(Collected data)
::::::
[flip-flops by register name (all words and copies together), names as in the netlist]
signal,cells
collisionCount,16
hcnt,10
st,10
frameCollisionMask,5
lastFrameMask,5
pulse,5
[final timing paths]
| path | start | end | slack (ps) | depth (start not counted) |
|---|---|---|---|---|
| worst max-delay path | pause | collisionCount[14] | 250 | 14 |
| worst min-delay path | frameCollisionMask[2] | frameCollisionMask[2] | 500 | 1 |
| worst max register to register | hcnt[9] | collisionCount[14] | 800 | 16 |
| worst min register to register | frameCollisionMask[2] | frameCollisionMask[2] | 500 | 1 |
::::::
**Task description**
What is needed is a count of the lines in the data that contain the word "frameCollisionMask"; please give it and no other words.

**Task response**
3